On Tue, 17 Mar 1998 20:09:01 EST km1h@juno.com (km1h @ juno.com) writes:
>I have been advised that NEC4.1 computations have been included with
>an Al Christman article in the ARRL Antenna Compendium # 5. It is
>supposed to include extensive math for those so inclined .
=================
I just read the Christman article in Compendium #5. Some very
interesting comparisons were made via modeling software (no math at all
in the article, but many tables of comparison data).
EZNEC (NEC2-based) was used to model a 160m elevated 1/4-wave vertical
with 4 to 36 elevated 1/4-wave radials at heights from 10 to 60 feet
above "good" (.004 S/m) ground. It was apparent from the modeling that
going beyond 8 radials yielded very little advantage in gain.
Christman used NEC4.1 to model a ground-mounted 1/4-wave vertical with
from 4 to 120 1/4-wave radials (buried 2" beneath the surface) to
compare with the elevated models.
Results showed that the 10-foot high elevated model with 8 radials was
only 0.13 dB down from the ground-mounted vertical with 64 buried
1/4-wave radials. Going to 120 1/4-wave radials improved the
ground-mounted vertical by 0.11 dB.
(I wish he had used 4/10-wave radials in the 120-radial model, since
studies by Brown et al. show that to be the optimum length for 120
radials.)
One of Christman's conclusions is, "When modeling elevated vertical
antennas, EZNEC (and presumably, other NEC2-based software packages)
appears to give results which are nearly identical to those derived from
the more recently developed NEC-4.1". His gain comparisons using EZNEC
vs NEC-4.1 of the same elevated radial models were within 0.02 dB of each
other (and within 0.02 dB of my elevated radial models using EZNEC -- our
impedance and takeoff angle figures are virtually identical).

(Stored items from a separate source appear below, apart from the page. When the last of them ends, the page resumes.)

$ cat src/rtl/sld_loader.sv
// sld_loader: streams DATA_LEN bytes from a byte ROM to a UART transmitter
// once SYNC_BYTE is received. It handshakes with the transmitter through
// tx_start / tx_busy, so only one byte is ever in flight.
//
// Ports:
//   clk_i, rst_i     single clock, synchronous active-high reset
//   rx_data_i        byte from the UART receiver, qualified by rx_valid_i
//   mem_addr_o       registered ROM read address
//   mem_data_i       ROM read data, valid one cycle after mem_addr_o
//   tx_data_o        registered byte to the UART transmitter
//   tx_start_o       one-cycle start pulse to the transmitter
//   tx_busy_i        transmitter busy flag
//   rearm_i          returns the block from DONE to IDLE
//   active_o         high in every state except IDLE and DONE
//   done_o           high while in DONE
//   sent_count_o     bytes completed in the current session
module sld_loader #(
  parameter int unsigned DATA_LEN  = 910,
  parameter logic [7:0]  SYNC_BYTE = 8'hAA,
  parameter int unsigned ADDR_W    = 10
) (
  input  logic              clk_i,
  input  logic              rst_i,
  input  logic [7:0]        rx_data_i,
  input  logic              rx_valid_i,
  output logic [ADDR_W-1:0] mem_addr_o,
  input  logic [7:0]        mem_data_i,
  output logic [7:0]        tx_data_o,
  output logic              tx_start_o,
  input  logic              tx_busy_i,
  input  logic              rearm_i,
  output logic              active_o,
  output logic              done_o,
  output logic [ADDR_W-1:0] sent_count_o
);

  localparam logic [ADDR_W-1:0] LastIdx = ADDR_W'(DATA_LEN - 1);
  localparam logic [ADDR_W-1:0] One     = ADDR_W'(1);

  typedef enum logic [2:0] {
    StIdle,
    StFetch,
    StLoad,
    StWaitHi,
    StWaitLo,
    StDone
  } state_e;

  state_e            state_q, state_d;
  logic [ADDR_W-1:0] idx_q, idx_d;
  logic [ADDR_W-1:0] mem_addr_q, mem_addr_d;
  logic [ADDR_W-1:0] sent_count_q, sent_count_d;
  logic [7:0]        tx_data_q, tx_data_d;
  logic              tx_start_q, tx_start_d;

  always_ff @(posedge clk_i) begin
    if (rst_i) begin
      state_q      <= StIdle;
      idx_q        <= '0;
      mem_addr_q   <= '0;
      sent_count_q <= '0;
      tx_data_q    <= '0;
      tx_start_q   <= 1'b0;
    end else begin
      state_q      <= state_d;
      idx_q        <= idx_d;
      mem_addr_q   <= mem_addr_d;
      sent_count_q <= sent_count_d;
      tx_data_q    <= tx_data_d;
      tx_start_q   <= tx_start_d;
    end
  end

  always_comb begin
    state_d      = state_q;
    idx_d        = idx_q;
    mem_addr_d   = mem_addr_q;
    sent_count_d = sent_count_q;
    tx_data_d    = tx_data_q;
    // Start is a pulse: it only rises on the LOAD -> WAIT_HI transition.
    tx_start_d   = 1'b0;

    unique case (state_q)
      StIdle: begin
        if (rx_valid_i && (rx_data_i == SYNC_BYTE)) begin
          idx_d        = '0;
          mem_addr_d   = '0;
          sent_count_d = '0;
          state_d      = StFetch;
        end
      end
      // One cycle for the synchronous ROM to present mem_data_i.
      StFetch: state_d = StLoad;
      StLoad: begin
        if (!tx_busy_i) begin
          tx_data_d  = mem_data_i;
          tx_start_d = 1'b1;
          state_d    = StWaitHi;
        end
      end
      // Wait for the transmitter to acknowledge the start before watching
      // for its falling busy edge, so a byte is never counted twice.
      StWaitHi: begin
        if (tx_busy_i) begin
          state_d = StWaitLo;
        end
      end
      StWaitLo: begin
        if (!tx_busy_i) begin
          sent_count_d = sent_count_q + One;
          if (idx_q == LastIdx) begin
            state_d = StDone;
          end else begin
            idx_d      = idx_q + One;
            mem_addr_d = idx_q + One;
            state_d    = StFetch;
          end
        end
      end
      StDone: begin
        if (rearm_i) begin
          state_d = StIdle;
        end
      end
      default: state_d = StIdle;
    endcase
  end

  assign mem_addr_o   = mem_addr_q;
  assign tx_data_o    = tx_data_q;
  assign tx_start_o   = tx_start_q;
  assign sent_count_o = sent_count_q;
  assign active_o     = (state_q != StIdle) && (state_q != StDone);
  assign done_o       = (state_q == StDone);

endmodule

BTW, EZNEC cannot model buried radials, but NEC-4.1 can.
In the thread about elevated radials, I keep reading about gain
improvements of 5 dB or so when going fom X to Y number of radials.
Christman's NEC-4.1 models of the ground-mounted vertical show a gain
improvement of only 1.89 dB when going from 4 to 120 buried 1/4-wave
radials (another reason I wish he had tried 4/10-wave radials).
For elevated radials in the models, the gain improvement for going from 4
to 36 radials is 0.125 dB for the 160m vertical 10 feet above ground and
0.09 dB for the same vertical 60 feet above ground.